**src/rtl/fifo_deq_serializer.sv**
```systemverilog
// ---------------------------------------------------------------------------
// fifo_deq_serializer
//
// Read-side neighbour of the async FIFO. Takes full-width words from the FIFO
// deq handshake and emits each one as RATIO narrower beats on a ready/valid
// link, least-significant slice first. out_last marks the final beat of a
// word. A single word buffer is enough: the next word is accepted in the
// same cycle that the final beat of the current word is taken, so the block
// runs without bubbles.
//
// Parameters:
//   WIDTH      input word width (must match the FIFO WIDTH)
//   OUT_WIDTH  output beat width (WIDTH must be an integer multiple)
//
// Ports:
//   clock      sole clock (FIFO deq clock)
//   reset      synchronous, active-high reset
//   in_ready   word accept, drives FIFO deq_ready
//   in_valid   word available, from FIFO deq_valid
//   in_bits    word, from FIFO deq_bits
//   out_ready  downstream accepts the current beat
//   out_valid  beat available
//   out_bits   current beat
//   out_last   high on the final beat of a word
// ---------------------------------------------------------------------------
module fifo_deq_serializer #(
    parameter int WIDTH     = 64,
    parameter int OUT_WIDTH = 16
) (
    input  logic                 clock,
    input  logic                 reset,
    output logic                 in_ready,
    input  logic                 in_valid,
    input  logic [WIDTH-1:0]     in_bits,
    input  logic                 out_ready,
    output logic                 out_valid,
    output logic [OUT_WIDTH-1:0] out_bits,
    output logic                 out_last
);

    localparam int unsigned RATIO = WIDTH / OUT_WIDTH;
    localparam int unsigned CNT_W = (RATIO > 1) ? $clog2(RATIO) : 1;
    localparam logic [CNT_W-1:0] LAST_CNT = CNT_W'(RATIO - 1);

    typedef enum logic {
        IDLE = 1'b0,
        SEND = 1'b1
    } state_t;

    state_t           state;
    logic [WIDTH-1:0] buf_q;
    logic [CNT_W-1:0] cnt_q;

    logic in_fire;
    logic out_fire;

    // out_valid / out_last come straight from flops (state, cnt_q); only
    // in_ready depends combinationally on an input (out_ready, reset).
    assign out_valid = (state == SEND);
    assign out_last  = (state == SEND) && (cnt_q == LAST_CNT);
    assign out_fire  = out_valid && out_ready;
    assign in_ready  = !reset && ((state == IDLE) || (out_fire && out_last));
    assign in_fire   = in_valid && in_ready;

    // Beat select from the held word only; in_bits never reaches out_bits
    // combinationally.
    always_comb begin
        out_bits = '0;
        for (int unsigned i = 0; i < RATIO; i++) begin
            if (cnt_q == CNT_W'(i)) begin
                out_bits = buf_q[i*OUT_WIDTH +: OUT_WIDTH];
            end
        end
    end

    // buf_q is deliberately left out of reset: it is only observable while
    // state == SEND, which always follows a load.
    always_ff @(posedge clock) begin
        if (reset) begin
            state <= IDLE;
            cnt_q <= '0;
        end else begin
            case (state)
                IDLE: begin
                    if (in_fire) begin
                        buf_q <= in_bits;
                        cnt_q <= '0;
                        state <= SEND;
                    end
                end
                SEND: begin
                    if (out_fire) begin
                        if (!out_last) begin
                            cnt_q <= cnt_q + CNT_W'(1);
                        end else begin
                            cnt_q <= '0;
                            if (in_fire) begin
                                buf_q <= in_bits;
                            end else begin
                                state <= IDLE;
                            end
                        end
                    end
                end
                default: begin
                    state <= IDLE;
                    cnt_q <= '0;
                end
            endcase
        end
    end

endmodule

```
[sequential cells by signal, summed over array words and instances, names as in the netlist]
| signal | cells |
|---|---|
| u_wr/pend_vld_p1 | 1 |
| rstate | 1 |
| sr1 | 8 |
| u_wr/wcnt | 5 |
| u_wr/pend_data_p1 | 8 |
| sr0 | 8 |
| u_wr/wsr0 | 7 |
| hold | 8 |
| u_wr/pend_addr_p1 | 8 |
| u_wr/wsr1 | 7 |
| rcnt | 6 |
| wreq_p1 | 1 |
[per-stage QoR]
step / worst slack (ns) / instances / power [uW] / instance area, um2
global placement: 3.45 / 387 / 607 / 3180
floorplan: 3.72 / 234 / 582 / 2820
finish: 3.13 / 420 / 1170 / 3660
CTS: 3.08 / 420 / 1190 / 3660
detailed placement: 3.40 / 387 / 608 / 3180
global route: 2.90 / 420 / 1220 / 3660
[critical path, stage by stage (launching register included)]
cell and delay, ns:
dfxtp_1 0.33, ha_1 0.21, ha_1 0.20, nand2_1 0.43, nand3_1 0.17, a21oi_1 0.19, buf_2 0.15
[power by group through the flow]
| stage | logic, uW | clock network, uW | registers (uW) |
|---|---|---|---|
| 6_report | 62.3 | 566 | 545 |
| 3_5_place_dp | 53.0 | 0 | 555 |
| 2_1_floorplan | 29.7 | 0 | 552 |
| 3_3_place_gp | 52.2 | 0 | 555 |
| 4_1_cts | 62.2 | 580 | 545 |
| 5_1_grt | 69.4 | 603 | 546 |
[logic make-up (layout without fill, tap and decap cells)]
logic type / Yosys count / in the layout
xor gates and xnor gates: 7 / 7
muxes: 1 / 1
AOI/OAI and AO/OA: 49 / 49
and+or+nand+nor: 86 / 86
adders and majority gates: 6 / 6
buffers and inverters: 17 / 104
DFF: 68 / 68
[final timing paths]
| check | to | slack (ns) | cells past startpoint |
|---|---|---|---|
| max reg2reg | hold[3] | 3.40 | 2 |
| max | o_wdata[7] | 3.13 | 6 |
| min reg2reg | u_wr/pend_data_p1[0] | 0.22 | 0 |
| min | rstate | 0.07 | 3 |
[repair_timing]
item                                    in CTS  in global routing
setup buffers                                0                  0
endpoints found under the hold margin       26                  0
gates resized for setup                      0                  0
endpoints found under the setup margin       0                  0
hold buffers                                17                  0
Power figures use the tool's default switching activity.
+-------+
__TASK INSTRUCTIONS__:
Only an exact reproduction of the lines from the one with "and+or+nand+nor: 86 / 86" to the end of the listing is expected.

__RESPONSE TO THIS TASK__:
and+or+nand+nor: 86 / 86
adders and majority gates: 6 / 6
buffers and inverters: 17 / 104
DFF: 68 / 68
[final timing paths]
| check | to | slack (ns) | cells past startpoint |
|---|---|---|---|
| max reg2reg | hold[3] | 3.40 | 2 |
| max | o_wdata[7] | 3.13 | 6 |
| min reg2reg | u_wr/pend_data_p1[0] | 0.22 | 0 |
| min | rstate | 0.07 | 3 |
[repair_timing]
item                                    in CTS  in global routing
setup buffers                                0                  0
endpoints found under the hold margin       26                  0
gates resized for setup                      0                  0
endpoints found under the setup margin       0                  0
hold buffers                                17                  0
Power figures use the tool's default switching activity.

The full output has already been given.